The transformation relationship from InfluxDB metadata to IoTDB metadata can be represented by the following publicity:
root.{database}.{measurement}.{tag value 1}.{tag value 2}...{tag value N-1}.{tag value N}.{field key}
As shown in the figure above, it can be seen that:
In IoTDB, we use the path between database and measurement to express the concept of InfluxDB tag, which is the part of the green box on the right in the figure.
Each layer between database and measurement represents a tag. If the number of tag keys is n, the number of layers of the path between database and measurement is n. We sequentially number each layer between database and measurement, and each sequence number corresponds to a tag key one by one. At the same time, we use the path name of each layer between database and measurement to remember tag value. Tag key can find the tag value under the corresponding path level through its own serial number.
2.2.4 Key Problem
In the SQL statement of InfluxDB, the different order of tags does not affect the actual execution .
For example: insert factory, workshop=A1, production=B1, temperature=16.9
and insert factory, production=B1, workshop=A1, temperature=16.9
have the same meaning (and execution result) of the two InfluxDB SQL.
However, in IoTDB, the above inserted data points can be stored in root.monitor.factory.A1.B1.temperature
can also be stored in root.monitor.factory.B1.A1.temperature
. Therefore, the order of the tags of the InfluxDB stored in the IoTDB path needs special consideration because root.monitor.factory.A1.B1.temperature
and
root.monitor.factory.B1.A1.temperature
is two different sequences. We can think that iotdb metadata model is "sensitive" to the processing of tag order.
Based on the above considerations, we also need to record the hierarchical order of each tag in the IoTDB path in the IoTDB, as to ensure that the adapter can only operate on a time series in the IoTDB as long as the SQL expresses operations on the same time series, regardless of the order in which the tags appear in the InfluxDB SQL.
Another problem that needs to be considered here is how to persist the tag key and corresponding order relationship of InfluxDB into the IoTDB database to ensure that relevant information will not be lost.
Solution:
The form of tag key correspondence in memory
Maintain the order of tags at the IoTDB path level by using the map structure of Map<Measurement,Map<Tag key, order>>
in memory.
Map<String, Map<String, Integer>> measurementTagOrder
It can be seen that map is a two-tier structure.
The key of the first layer is an InfluxDB measurement of string type, and the value of the first layer is a Map<string,Integer> structure.
The key of the second layer is the InfluxDB tag key of string type, and the value of the second layer is the tag order of Integer type, that is, the order of tags at the IoTDB path level.
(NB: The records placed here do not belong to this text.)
<file path="config.mk">
export PLATFORM = sky130hd
export DESIGN_NAME = pdm_decimator
export DESIGN_NICKNAME = d
export VERILOG_FILES = /design/src/rtl/audio_pkg.sv /design/src/rtl/pdm_cic2.sv /design/src/rtl/pdm_decimator.sv
export SDC_FILE = /design/constraint.sdc
export NUM_CORES = 1
export LEC_CHECK = 0
export ABC_AREA = 1
export BUFFER_PORTS_ARGS = -buffer_cell sky130_fd_sc_hd__buf_2
export CAP_MARGIN = 25
export CORE_MARGIN = 2
export CORE_UTILIZATION = 50
export CTS_BUF_LIST = sky130_fd_sc_hd__clkbuf_8
export DETAILED_ROUTE_END_ITERATION = 6
export GPL_ROUTABILITY_DRIVEN = 0
export PLACE_DENSITY = 0.71
export REMOVE_ABC_BUFFERS = 1
export SLEW_MARGIN = 10
export SYNTH_ARGS = -nofsm -noshare
export SYNTH_HDL_FRONTEND = slang
export SYNTH_SLANG_ARGS = --single-unit
</file>
<file path="constraint.sdc">
create_clock -name clk -period 4.38 [get_ports clk]
set_input_delay 0.657 -clock clk [delete_from_list [all_inputs] [get_ports clk]]
set_output_delay 0.657 -clock clk [all_outputs]
set_load 0.01 [all_outputs]
</file>
<file path="src/rtl/audio_pkg.sv">
// Shared audio types and sizing helpers for the PDM receive path.
// Stereo capture is built when PDM_STEREO_EN is defined.
package audio_pkg;

  typedef enum logic [1:0] {
    IDLE   = 2'd0,
    SETTLE = 2'd1,
    RUN    = 2'd2
  } state_e;

  localparam int CIC_ORDER = 2;
  localparam int SOUND_W   = 16;

  function automatic int cic_width(input int decim);
    return 1 + CIC_ORDER * $clog2(decim);
  endfunction

endpackage

</file>
<file path="src/rtl/pdm_cic2.sv">
// One mono 2nd-order CIC decimator channel, differential delay 1.
// Modular W-bit arithmetic; wrap-around in the integrators is intended.
module pdm_cic2
  import audio_pkg::*;
#(
  parameter int W = 13
) (
  input  logic         clk,
  input  logic         rst,
  input  logic         clr_i,
  input  logic         int_en_i,
  input  logic         dec_en_i,
  input  logic         bit_i,
  output logic [W-1:0] res_o
);

  logic [W-1:0] i1_q, i2_q;
  logic [W-1:0] d1_q, d2_q;
  logic [W-1:0] r_q;
  logic [W-1:0] i1_d, c1, c2;

  assign i1_d = i1_q + W'(bit_i);
  assign c1   = i2_q - d1_q;
  assign c2   = c1 - d2_q;

  always_ff @(posedge clk or negedge rst) begin
    if (!rst) begin
      i1_q <= '0;
      i2_q <= '0;
      d1_q <= '0;
      d2_q <= '0;
      r_q  <= '0;
    end else if (clr_i) begin
      i1_q <= '0;
      i2_q <= '0;
      d1_q <= '0;
      d2_q <= '0;
      r_q  <= '0;
    end else begin
      if (int_en_i) begin
        i1_q <= i1_d;
        i2_q <= i2_q + i1_d;
      end
      if (dec_en_i) begin
        d1_q <= i2_q;
        d2_q <= c1;
        r_q  <= c2;
      end
    end
  end

  assign res_o = r_q;

endmodule

</file>
<file path="src/rtl/pdm_decimator.sv">
// PDM microphone receiver: bit clock, synchronizer, CIC decimation.
// Define PDM_STEREO_EN to add the right channel (sound_r).
module pdm_decimator
  import audio_pkg::*;
#(
  parameter int HALF_DIV = 25,
  parameter int DECIM    = 64,
  parameter int SETTLE_N = 2
) (
  input  logic               clk,
  input  logic               rst,
  input  logic               enable,
  input  logic               pdm_in,
  output logic               pdm_clk,
  output logic [SOUND_W-1:0] sound,
`ifdef PDM_STEREO_EN
  output logic [SOUND_W-1:0] sound_r,
`endif
  output logic               start,
  output logic               active
);

  localparam int W   = cic_width(DECIM);
  localparam int DW  = (HALF_DIV > 1) ? $clog2(HALF_DIV) : 1;
  localparam int BW  = $clog2(DECIM);
  localparam int SCW = (SETTLE_N > 0) ? $clog2(SETTLE_N + 1) : 1;
  localparam int PAD = SOUND_W - (W - 1);

  logic [1:0]         sync_q;
  logic [DW-1:0]      div_q;
  logic               pclk_q;
  state_e             st_q, st_d;
  logic [BW-1:0]      bcnt_q;
  logic               dec_q, vld_q;
  logic [SCW-1:0]     set_q;
  logic [SOUND_W-1:0] sound_q;
  logic               start_q;
  logic               run, clr, wrap;
  logic               rise_tick, win_end, emit;
  logic [W-1:0]       res_l;

  // Saturate to DECIM^2-1, then left-justify with zero fill.
  function automatic logic [SOUND_W-1:0] scale(
    input logic [W-1:0] r
  );
    logic [W-2:0] sat;
    sat = r[W-1] ? '1 : r[W-2:0];
    return SOUND_W'(sat) << PAD;
  endfunction

  assign run       = (st_q != IDLE);
  assign clr       = !enable || !run;
  assign wrap      = run && (div_q == DW'(HALF_DIV - 1));
  assign rise_tick = wrap && !pclk_q;
  assign win_end   = rise_tick && (bcnt_q == BW'(DECIM - 1));
  assign emit      = enable && vld_q && (st_q == RUN);

  always_comb begin
    st_d = st_q;
    unique case (st_q)
      IDLE:
        if (enable)
          st_d = (SETTLE_N == 0) ? RUN : SETTLE;
      SETTLE:
        if (vld_q && int'(set_q) == SETTLE_N - 1)
          st_d = RUN;
      default: ;
    endcase
    if (!enable) st_d = IDLE;
  end

  always_ff @(posedge clk or negedge rst) begin
    if (!rst) begin
      sync_q  <= '0;
      div_q   <= '0;
      pclk_q  <= 1'b0;
      st_q    <= IDLE;
      bcnt_q  <= '0;
      dec_q   <= 1'b0;
      vld_q   <= 1'b0;
      set_q   <= '0;
      sound_q <= '0;
      start_q <= 1'b0;
    end else begin
      sync_q  <= {sync_q[0], pdm_in};
      st_q    <= st_d;
      start_q <= 1'b0;
      if (clr) begin
        div_q  <= '0;
        pclk_q <= 1'b0;
        bcnt_q <= '0;
        dec_q  <= 1'b0;
        vld_q  <= 1'b0;
        set_q  <= '0;
      end else begin
        div_q <= wrap ? '0 : div_q + DW'(1);
        if (wrap) pclk_q <= !pclk_q;
        if (rise_tick) bcnt_q <= bcnt_q + BW'(1);
        // Combs run one clk after the last integrate of a window.
        dec_q <= win_end;
        vld_q <= dec_q;
        if (vld_q && st_q == SETTLE) set_q <= set_q + SCW'(1);
        if (emit) begin
          sound_q <= scale(res_l);
          start_q <= 1'b1;
        end
      end
    end
  end

  pdm_cic2 #(.W(W)) u_cic_l (
    .clk      (clk),
    .rst      (rst),
    .clr_i    (clr),
    .int_en_i (rise_tick),
    .dec_en_i (dec_q),
    .bit_i    (sync_q[1]),
    .res_o    (res_l)
  );

`ifdef PDM_STEREO_EN
  logic               fall_tick;
  logic [W-1:0]       res_r;
  logic [SOUND_W-1:0] sound_r_q;

  assign fall_tick = wrap && pclk_q;

  pdm_cic2 #(.W(W)) u_cic_r (
    .clk      (clk),
    .rst      (rst),
    .clr_i    (clr),
    .int_en_i (fall_tick),
    .dec_en_i (dec_q),
    .bit_i    (sync_q[1]),
    .res_o    (res_r)
  );

  always_ff @(posedge clk or negedge rst) begin
    if (!rst)      sound_r_q <= '0;
    else if (emit) sound_r_q <= scale(res_r);
  end

  assign sound_r = sound_r_q;
`endif

  assign pdm_clk = pclk_q;
  assign sound   = sound_q;
  assign start   = start_q;
  assign active  = (st_q == RUN);

endmodule

</file>
==> results.ini <==
[synthesis]
synth.distinct_cells = 46
yosysSeqAreaShare_pct = 40.71
syn_inst = 707
syn_avg_cell_area_sq_um = 8.521
syn_area_sq_um = 6025
synth-seq-cells = 98
synth_flop_cell = dfrtp_1
synth_edf_count = 0
async_flop_share_pct = 100.0
yosysWarnings = 0

[routing]
drc = 0
vias = 4539
routedWlPerCell_microns = 13.04
vias_per_cell = 5.199
totalWireLength_microns = 11390
dr.pass1.iters = 5
drt_iter0_markers = 323
detail-route-antenna-nets = 0

[clock_tree]
insertion_delay_ps = 380
cts_root_buffer = clkbuf_8
cts_buffer_depth = 2
cts_tree = yes
cts_setup_buffers = 0
path_clk_slew_ps = 100
h-tree-depth = 3
cts_sinks = 98
cts.repair.resized = 0
cts_buffers = 9
postCtsHoldBufs = 0

[final_layout]
antenna_cells = 0
design_area_sq_um = 6354
final_cell_mix = nand2_1, dfrtp_1, inv_1, nor2_1, ha_1
syn2layout_area_growth_pct = 5.462
fin_util_pct = 53.57
final_net_count = 770
final_common_cell = nand2_1
layout-drive-gt1-share_pct = 12.81

[sta]
tightest_slew_ps = 884.8
setup_viol = 0
slew_headroom_pct = 41.01
slew_violations = 0
period_needed_ps = 3056
hold_violations = 0
rsz0062_at_grt = false
fin_skew_ps = 15.67
max_freq_ghz = 0.3273
tns_ps = 0
fin_crit_sh_pct = 69.76

[global_routing]
grt_most_used_layer = met2
grt.overflow.total = 0
met1_usage_pct = 25.05
grtUsageTotal_pct = 18.93
use_met2_pct = 31.22
grt_util_met3_pct = 5.101
grt_pass1_vias = 4327
grt_pass1_wl_microns = 19810
grt_max_degree = 66
antenna_found_initial = 0

[floorplanning]
core_area_sq_um = 11860
die_area_sq_um = 12940
num_io_pins = 23
start_util_pct = 50.79
die_h_microns = 113.8
rows = 40
die_x_microns = 113.8

[setup_path]
ff2ff_setup_slack_ps = 1320
worstPathMaxFanout = 5
required_ps = 4660
worstSetupEndpointType = flop
cp.arrival_ps = 3340
path_class = flop to flop
worstSetupStartpointType = flop

[pwr]
vdd_drop_max_uv = 237.6
p_leak_nw = 3.106
power.density_nw_per_um2 = 244.2

[placed_design]
hpwl_microns = 8484
placed_cell_area_sq_um = 6156
port_buffers = 18

[job]
cap_violations = 0

[worst_hold_path]
hp-class = input port to async pin

[status]
outcome = complete, no violations

## flip-flops by register name (all words and copies together) (netlist names), 2 cells and up
register and flops:
bcnt_q 6, div_q 5, set_q 2, sound 12, st_q 2, sync_q 2, u_cic_l.d1_q 13, u_cic_l.d2_q 13
u_cic_l.i1_q 13, u_cic_l.i2_q 13, u_cic_l.res_o 13
## power breakdown
part | internal [mW] | switching [mW]
clock | 0.247 | 0.334
sequential | 0.910 | 0.00339
combinational | 0.0119 | 0.0463
## logic make-up after synthesis
family,synth area share (%)
other cells,0.06225
simple gates,20.31
buf+inv,9.159
xor+xnor,3.780
compound gates,16.26
flops,40.71
fa+ha+maj,9.720
## area by class of cell
class / count / area, sq um
well taps: 147 / 183.9
flip-flops and latches: 98 / 2452
clock inverters: 5 / 46.29
multi-input cells: 491 / 3032
inverters: 102 / 387.9
repair buffers: 19 / 100.1
clock buffers: 11 / 151.4
fillers: 1066 / 5508
## Yosys cell counts (3+ instances only)
| library cell | number | area share (%) |
|---|---|---|
| xor2_1 | 22 | 3.2 |
| nand2_1 | 144 | 9.0 |
| o21ai_1 | 20 | 1.7 |
| buf_6 | 8 | 1.5 |
| nor2_1 | 59 | 3.7 |
| dfrtp_1 | 98 | 41 |
| xnor2_1 | 4 | 0.58 |
| a22o_1 | 5 | 0.73 |
| a21oi_1 | 37 | 3.1 |
| nor3_1 | 8 | 0.66 |
| o21ai_0 | 27 | 2.2 |
| a21oi_2 | 10 | 1.5 |
| o22ai_1 | 4 | 0.42 |
| a21o_1 | 4 | 0.50 |
| nand3_1 | 35 | 2.9 |
| nor2_2 | 3 | 0.31 |
| o21ai_2 | 5 | 0.73 |
| nor3_2 | 3 | 0.50 |
| nor2_8 | 3 | 1.0 |
| ha_1 | 42 | 8.7 |
| inv_2 | 5 | 0.31 |
| fa_1 | 3 | 1.0 |
| buf_4 | 8 | 1.0 |
| or2_2 | 3 | 0.31 |
| inv_1 | 96 | 6.0 |
| nand4_1 | 6 | 0.62 |
| o22ai_2 | 19 | 3.9 |
## worst max-delay path, stage by stage, from the launching register on
cell       delay (ps)
dfrtp_1           400
inv_1              90
ha_1              150
inv_1              60
fa_1              390
nand3_1            80
nand2_1           120
a31o_2            230
xnor2_1           220
inv_1              70
ha_1              350
nand2_1           100
nor2_1            140
nand2_1            70
o2111ai_1         250
a21oi_2            80
o21ai_1            90
nand2_1            60
## final timing paths
| check | from | to | cells past startpoint |
|---|---|---|---|
| setup / recovery | u_cic_l.i2_q[0] | u_cic_l.res_o[9] | 17 |
| hold / removal | rst | u_cic_l.res_o[11] | 1 |
| setup reg to reg | u_cic_l.i2_q[0] | u_cic_l.res_o[9] | 17 |
| hold reg to reg | sync_q[0] | sync_q[1] | 0 |
| max in group asynchronous | rst | u_cic_l.i1_q[8] | 2 |
| min in group clk | sync_q[0] | sync_q[1] | 0 |
## per-stage QoR
stage	cells	setup WS, ps	power, mW	hold slack (ps)
6_report	873	1324	1.552	356.8
5_1_grt	873	1089	1.619	358.5
4_1_cts	873	1317	1.582	358.0
3_5_place_dp	857	1357	0.9916	335.5
3_3_place_gp	857	1413	0.9898	338.5
2_1_floorplan	691	1615	0.9592	331.2
## layer usage
metal	share of wire (%)	routed length (microns)
met3	3.6	408
met1	48	5437
met4	1.1	123
met5	0	0
met2	48	5418
(Power assumes the default switching activity.)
When in use, you can first locate the tag through the InfluxDB measurement, then locate the tag through the InfluxDB tag key, and finally get the order of tags at the IoTDB path level.
Persistence scheme of tag key correspondence order
Database is root.TAG_ Info
, using database_name
,measurement_ name
, tag_ Name
and tag_ Order
under the database to store tag key and its corresponding order relationship by measuring points.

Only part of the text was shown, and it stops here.